Segment Start: Input data

==> src/rtl/acl_pkg.sv <==
package acl_pkg;

    typedef enum logic {
        SLOT_OPEN = 1'b0,
        SLOT_HOLD = 1'b1
    } slot_e;

    localparam logic [2:0] CMD_NOP = 3'b111;

endpackage

==> src/rtl/acl_slot_ctrl.sv <==
module acl_slot_ctrl
    import acl_pkg::*;
(
    input  logic  clk,
    input  logic  rst_n,
    input  logic  two_cyc_en,
    input  logic  cmd_valid,
    output logic  cmd_ready,
    output logic  take,
    output logic  cs_fire,
    output logic  go_idle,
    output slot_e slot_q_o
);

    typedef struct packed {
        slot_e slot;
    } ctrl_t;

    ctrl_t ctrl_d, ctrl_q;

    always_comb begin
        ctrl_d    = ctrl_q;
        cmd_ready = (ctrl_q.slot == SLOT_OPEN);
        take      = cmd_valid & cmd_ready;
        cs_fire   = (take & ~two_cyc_en) | (ctrl_q.slot == SLOT_HOLD);
        go_idle   = ~take & (ctrl_q.slot == SLOT_OPEN);
        if (take && two_cyc_en) begin
            ctrl_d.slot = SLOT_HOLD;
        end else begin
            ctrl_d.slot = SLOT_OPEN;
        end
    end

    always_ff @(posedge clk or negedge rst_n) begin
        if (!rst_n) begin
            ctrl_q <= '{slot: SLOT_OPEN};
        end else begin
            ctrl_q <= ctrl_d;
        end
    end

    assign slot_q_o = ctrl_q.slot;

    AST_READY_GAP: assert property (@(posedge clk) disable iff (!rst_n)
        (cmd_valid && cmd_ready && two_cyc_en) |=> !cmd_ready);
    AST_READY_BACK: assert property (@(posedge clk) disable iff (!rst_n)
        !cmd_ready |=> cmd_ready);
    AST_SINGLE_NO_STALL: assert property (@(posedge clk) disable iff (!rst_n)
        (cmd_ready && !two_cyc_en) |=> cmd_ready);

endmodule

==> src/rtl/acl_pin_reg.sv <==
module acl_pin_reg
    import acl_pkg::*;
#(
    parameter int ADDR_W = 14,
    parameter int BANK_W = 3
) (
    input  logic              clk,
    input  logic              rst_n,
    input  logic              load,
    input  logic              go_idle,
    input  logic [ADDR_W-1:0] in_addr,
    input  logic [BANK_W-1:0] in_bank,
    input  logic [2:0]        in_op,
    output logic [ADDR_W-1:0] pin_addr,
    output logic [BANK_W-1:0] pin_ba,
    output logic [2:0]        pin_op
);

    typedef struct packed {
        logic [ADDR_W-1:0] addr;
        logic [BANK_W-1:0] ba;
        logic [2:0]        op;
    } pins_t;

    pins_t pins_d, pins_q;

    always_comb begin
        pins_d = pins_q;
        if (load) begin
            pins_d.addr = in_addr;
            pins_d.ba   = in_bank;
            pins_d.op   = in_op;
        end else if (go_idle) begin
            pins_d.op   = CMD_NOP;
        end
    end

    always_ff @(posedge clk or negedge rst_n) begin
        if (!rst_n) begin
            pins_q <= '{addr: '0, ba: '0, op: CMD_NOP};
        end else begin
            pins_q <= pins_d;
        end
    end

    assign pin_addr = pins_q.addr;
    assign pin_ba   = pins_q.ba;
    assign pin_op   = pins_q.op;

    AST_IDLE_ADDR_KEPT: assert property (@(posedge clk) disable iff (!rst_n)
        (!load) |=> $stable(pin_addr) && $stable(pin_ba));

endmodule

==> src/rtl/acl_cs_gen.sv <==
module acl_cs_gen #(
    parameter int NUM_RANKS = 2,
    parameter int RANK_W    = 1
) (
    input  logic                 clk,
    input  logic                 rst_n,
    input  logic                 load,
    input  logic                 cs_fire,
    input  logic [RANK_W-1:0]    in_rank,
    output logic [NUM_RANKS-1:0] cs_n
);

    typedef struct packed {
        logic [RANK_W-1:0]    rank;
        logic [NUM_RANKS-1:0] cs_n;
    } csst_t;

    csst_t cs_d, cs_q;
    logic [RANK_W-1:0]    sel_rank;
    logic [NUM_RANKS-1:0] hit;

    assign sel_rank = load ? in_rank : cs_q.rank;

    for (genvar r = 0; r < NUM_RANKS; r++) begin : g_rank
        assign hit[r] = (sel_rank == RANK_W'(r));
    end

    always_comb begin
        cs_d = cs_q;
        if (load) begin
            cs_d.rank = in_rank;
        end
        cs_d.cs_n = ~(hit & {NUM_RANKS{cs_fire}});
    end

    always_ff @(posedge clk or negedge rst_n) begin
        if (!rst_n) begin
            cs_q <= '{rank: '0, cs_n: '1};
        end else begin
            cs_q <= cs_d;
        end
    end

    assign cs_n = cs_q.cs_n;

    AST_CS_SINGLE: assert property (@(posedge clk) disable iff (!rst_n)
        $onehot0(~cs_n));

endmodule

==> src/rtl/ddr_two_cycle_launcher.sv <==
module ddr_two_cycle_launcher
    import acl_pkg::*;
#(
    parameter int ADDR_W    = 14,
    parameter int BANK_W    = 3,
    parameter int NUM_RANKS = 2,
    localparam int RANK_W   = (NUM_RANKS > 1) ? $clog2(NUM_RANKS) : 1
) (
    input  logic                 clk,
    input  logic                 rst_n,
    input  logic                 two_cyc_en,
    input  logic                 cmd_valid,
    output logic                 cmd_ready,
    input  logic [ADDR_W-1:0]    cmd_addr,
    input  logic [BANK_W-1:0]    cmd_bank,
    input  logic [RANK_W-1:0]    cmd_rank,
    input  logic [2:0]           cmd_op,
    output logic [ADDR_W-1:0]    mem_addr,
    output logic [BANK_W-1:0]    mem_ba,
    output logic                 mem_ras_n,
    output logic                 mem_cas_n,
    output logic                 mem_we_n,
    output logic [NUM_RANKS-1:0] mem_cs_n
);

    logic  take;
    logic  cs_fire;
    logic  go_idle;
    slot_e slot_q;
    logic [2:0] pin_op;

    acl_slot_ctrl u_ctrl (
        .clk        (clk),
        .rst_n      (rst_n),
        .two_cyc_en (two_cyc_en),
        .cmd_valid  (cmd_valid),
        .cmd_ready  (cmd_ready),
        .take       (take),
        .cs_fire    (cs_fire),
        .go_idle    (go_idle),
        .slot_q_o   (slot_q)
    );

    acl_pin_reg #(
        .ADDR_W (ADDR_W),
        .BANK_W (BANK_W)
    ) u_pins (
        .clk      (clk),
        .rst_n    (rst_n),
        .load     (take),
        .go_idle  (go_idle),
        .in_addr  (cmd_addr),
        .in_bank  (cmd_bank),
        .in_op    (cmd_op),
        .pin_addr (mem_addr),
        .pin_ba   (mem_ba),
        .pin_op   (pin_op)
    );

    acl_cs_gen #(
        .NUM_RANKS (NUM_RANKS),
        .RANK_W    (RANK_W)
    ) u_cs (
        .clk     (clk),
        .rst_n   (rst_n),
        .load    (take),
        .cs_fire (cs_fire),
        .in_rank (cmd_rank),
        .cs_n    (mem_cs_n)
    );

    assign mem_ras_n = pin_op[2];
    assign mem_cas_n = pin_op[1];
    assign mem_we_n  = pin_op[0];

    AST_LAUNCH_CS_HIGH: assert property (@(posedge clk) disable iff (!rst_n)
        (slot_q == SLOT_HOLD) |-> (&mem_cs_n));
    AST_HOLD_STABLE: assert property (@(posedge clk) disable iff (!rst_n)
        (slot_q == SLOT_HOLD) |=> $stable(mem_addr) && $stable(mem_ba)
            && $stable(pin_op) && !(&mem_cs_n));
    AST_IDLE_NOP: assert property (@(posedge clk) disable iff (!rst_n)
        ((slot_q == SLOT_OPEN) && (&mem_cs_n)) |-> (pin_op == CMD_NOP));
    AST_SLOT_FINISHES: assert property (@(posedge clk) disable iff (!rst_n)
        (slot_q == SLOT_HOLD && !two_cyc_en) |=> !(&mem_cs_n));

endmodule

==> config.mk <==
export PLATFORM = sky130hd
export DESIGN_NAME = ddr_two_cycle_launcher
export DESIGN_NICKNAME = d
export VERILOG_FILES = /design/src/rtl/acl_pkg.sv /design/src/rtl/acl_slot_ctrl.sv /design/src/rtl/acl_pin_reg.sv /design/src/rtl/acl_cs_gen.sv /design/src/rtl/ddr_two_cycle_launcher.sv
export SDC_FILE = /design/constraint.sdc
export NUM_CORES = 1
export LEC_CHECK = 0
export ABC_AREA = 1
export BUFFER_PORTS_ARGS = -buffer_cell sky130_fd_sc_hd__buf_2
export CORE_ASPECT_RATIO = 0.7
export CORE_MARGIN = 5
export CORE_UTILIZATION = 35
export DETAILED_ROUTE_END_ITERATION = 10
export MAX_ROUTING_LAYER = met4
export PLACE_DENSITY = 0.66
export SYNTH_ARGS = -nofsm -noshare
export SYNTH_HDL_FRONTEND = slang
export SYNTH_HIERARCHICAL = 1
export SYNTH_SLANG_ARGS = --single-unit
export TNS_END_PERCENT = 5
==> constraint.sdc <==
create_clock -name clk -period 1.15 [get_ports clk]
set_input_delay 0.0575 -clock clk [delete_from_list [all_inputs] [get_ports clk]]
set_output_delay 0.0575 -clock clk [all_outputs]
set_load 0.1 [all_outputs]
==> metrics.md <==
| Metric | Value |
|---|---|
| Status | `finished, final reports clean` |
| Final nets | `206` |
| Worst slew margin | `0.647` |
| Proportion of synthesized area in mux cells | `0` |
| Mapped Cells | `117` |
| ANT cells | `0` |
| Reg2reg path depth | `7` |
| Cell variety after synth | `12` |
| Die Wd | `around 74 um` |
| Final TNS setup | `0 ns` |
| Area grow syn2layout | `64.8%` |
| I/O pin cnt | `48` |
| Flop-to-flop setup slack | `0.08 ns` |
| Final ANT Viol Nets | `0` |
| Initial antenna violation count | `0` |
| Pins over their slew limit | `0` |
| Vias per cell | `roughly 4.2` |
| RSZ-0062 raised after global routing | `no` |
| Worst Setup End Kind | `output pin` |
| Grt total ovfl | `0` |
| Sw Ratio | `0.415` |
| Worst-skew pair later-pin latency | `0.26 ns` |
| Hold Vio Cnt, Final | `0` |
| Synth Area in XOR/XNOR | `0` |
| Total routed wirelength | `roughly 2600 um` |
| Die H | `54.7 um` |
| Largest family of logic cells by synthesized area | `simple AND/OR/NAND/NOR gates` |
| Final period utilization | `0.965` |
| Worst path cell trace | `buf_2` |
| RePlAce Congestion | `0.786` |
| Async S/R FF share, synth | `1.00` |
| Clock Power Share | `0.245` |
| Worst Skew | `roughly 0.0077 ns` |
| Drt pass-1 iters | `4` |
| Adder-cell share of the synthesized area | `0` |
| Crit start category | `flip-flop` |
| Starting Density | `0.361` |
| Leak | `0.913 nW` |
| CTS Buffer Depth | `2` |
| Placed cell area | `1410 um^2` |
| Crit path from | `u_pins/pin_addr[9]` |
| Top-area cell type share of the netlist area | `0.476` |
| Compound-gate portion of the synthesized area | `0` |
| Post-synthesis cell area | `about 1000 um^2` |
| # port buffers | `47` |
| P_int | `1.73 mW` |
| Vias | `901` |
| Dpl hpwl | `~1900 um` |
| Crit Reg-Reg Startpoint | `u_ctrl/slot_q_o` |
| Cell Rows | `16` |
| Combinational Power Share | `0.405` |
| Synth area leader | `dfrtp_1` |
| Die Area | `around 4000 um^2` |
| Pin count of the biggest net entering global routing | `25` |
| Max Cap Violations | `0` |
| Top cells by area, synth | `dfrtp_1 48%, nand2_1 26%, dfstp_2 13%, inv_1 3.0%, buf_4 2.3%` |
| CP delay by family, top | `buffers and inverters` |
| Top cells by count, synth | `69 x nand2_1, 19 x dfrtp_1, 8 x inv_1, 5 x dfstp_2` |
| Wire per inst | `approximately 12 um` |
| CTS root buf | `clkbuf_8` |
| Pwr/cell area | `1790 nW/um^2` |
| Clock slew at reported path FFs | `about 0.09 ns` |
| Mapped Avg Cell Area | `between 8 and 9 um^2` |
| Sequential power share | `0.349` |
| Final Worst Setup Slack | `0.0403 ns` |
| WP data arrival | `1.05 ns` |
| Post-layout min period | `1.11 ns` |
| Peak supply drop | `0.992 mV` |
| CTS buffer count | `3` |
| Number of global-route vias before repair | `883` |
| Synth Flop Type | `dfrtp_1` |
| Overall Power | `2.95 mW` |
| # clock sinks | `24` |
| Placeable Area | `between 2000 and 3000 um^2` |
| Worst-path fanout max | `2` |
| Htree depth | `1` |
| Largest stage delay on the critical path | `0.43 ns` |
| Post-Synth Simple-Gate Area | `0.312` |
| Global-route wire length before repair | `4170 um` |
| Pre-CTS setup slack | `0.00148 ns` |
| Post-route insts no fill | `roughly 220` |
| WP data required | `~1.1 ns` |
| Worst hold path type | `in -> reg` |
| GRT Resource Usage Total | `0.144` |
| WP depth | `1` |
| Drt initial violations | `56` |
| DRC viols | `0` |
| Worst hold path stage count | `3` |
| Synth warnings | `6` |
| # setup viols final | `0` |
| Placed cell count | `a little under 200` |
| Startpoint of the lowest-slack hold path | `cmd_addr[12]` |
| Sequential fraction of the synthesis area | `0.608` |
| Most frequent cell after synthesis | `nand2_1` |
| Setup CP Type | `reg -> out` |
| Layout cells sized above 1 | `0.389` |
| Maximum clock frequency | `901 MHz` |
| Slew of the pin with the lowest slew margin | `0.529 ns` |
| Synth Register Bits | `24` |
| Final Instance Area | `roughly 1600 um^2` |
| Buffer and inverter count on the worst path | `1` |
| Syn Nets | `142` |
| CTS tree | `done` |
| P_sw | `~1.2 mW` |
| Slowest cell on crit path | `buf_2` |
| Number of flops mapped to enable cells by yosys | `0` |
[path summary, 6_finish.rpt]
path | to
max | mem_addr[9]
min | u_pins/pin_addr[12]
max reg2reg | u_pins/pin_op[0]
min reg2reg | u_pins/pin_addr[2]
max in group asynchronous | u_pins/pin_op[2]
min in group asynchronous | u_pins/pin_addr[7]
[layout make-up]
| type | count | area [um^2] |
|---|---|---|
| repair buffers | 64 | 547 |
| clock inverters | 1 | 30.0 |
| multi-input cells | 77 | 319 |
| well taps | 36 | 45.0 |
| flip-flops and latches | 24 | 607 |
| inverters | 11 | 56.3 |
| clock buffers | 3 | 41.3 |
| fillers | 238 | 1120 |
[flip-flops by register name, indices dropped and copies added (netlist names)]
signal,cells
u_ctrl/slot_q_o,1
u_pins/pin_op,3
u_pins/pin_addr,14
u_cs/cs_n,2
u_cs/cs_q,1
u_pins/pin_ba,3
[power by group through the flow]
stage / clock network, mW / registers [mW] / logic, mW
2_1_floorplan: 0 / 1.64 / 0.225
3_3_place_gp: 0 / 1.04 / 1.13
3_5_place_dp: 0 / 1.04 / 1.15
4_1_cts: 0.760 / 1.03 / 1.19
5_1_grt: 0.791 / 1.04 / 1.25
6_report: 0.724 / 1.03 / 1.20
[cells by family (layout without fill, tap and decap cells)]
| kind of cell | after synthesis | count (layout) |
|---|---|---|
| buf+inv | 16 | 79 |
| flops | 24 | 24 |
| simple gates | 77 | 77 |
[placed cells by master (no fill, tap or decap), types with 3 or more instances in the layout]
| cell type | instances |
|---|---|
| buf_12 | 9 |
| dfrtp_1 | 19 |
| inv_1 | 7 |
| nand2_2 | 3 |
| dlygate4sd3_1 | 14 |
| inv_6 | 3 |
| buf_2 | 34 |
| clkbuf_8 | 3 |
| dfstp_2 | 5 |
| nand2_1 | 68 |
| clkbuf_4 | 4 |
[per-layer routing]
| metal | global-route usage | vias up | part of all wire |
|---|---|---|---|
| met4 | 0.0181 | 0 | 0.0047 |
| met2 | 0.225 | 38 | 0.42 |
| met3 | 0.0385 | 2 | 0.085 |
| met5 | - | - | 0 |
| li1 | - | 463 | - |
| met1 | 0.193 | 398 | 0.49 |
[through the flow]
step                      hold slack (ns)   util
after floorplan                    -0.238      -
after global placement             0.0554  0.509
after detailed placement           0.0703  0.509
final                             0.00664  0.596
after global routing               0.0127  0.596
after CTS                         0.00104  0.585
[timing repair]
item	4_1_cts	5_1_grt
hold buffers	14	0
hold endpoints to repair	32	0
endpoints found under the setup margin	0	8
setup buffers	0	1
gates resized for setup	0	8
No activity file was read; power rests on OpenSTA's default activity.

Segment End: Input data

To do:
Single out each line of the records above with the string "disable" in it, and copy it.

Task response:
    AST_READY_GAP: assert property (@(posedge clk) disable iff (!rst_n)
    AST_READY_BACK: assert property (@(posedge clk) disable iff (!rst_n)
    AST_SINGLE_NO_STALL: assert property (@(posedge clk) disable iff (!rst_n)
    AST_IDLE_ADDR_KEPT: assert property (@(posedge clk) disable iff (!rst_n)
    AST_CS_SINGLE: assert property (@(posedge clk) disable iff (!rst_n)
    AST_LAUNCH_CS_HIGH: assert property (@(posedge clk) disable iff (!rst_n)
    AST_HOLD_STABLE: assert property (@(posedge clk) disable iff (!rst_n)
    AST_IDLE_NOP: assert property (@(posedge clk) disable iff (!rst_n)
    AST_SLOT_FINISHES: assert property (@(posedge clk) disable iff (!rst_n)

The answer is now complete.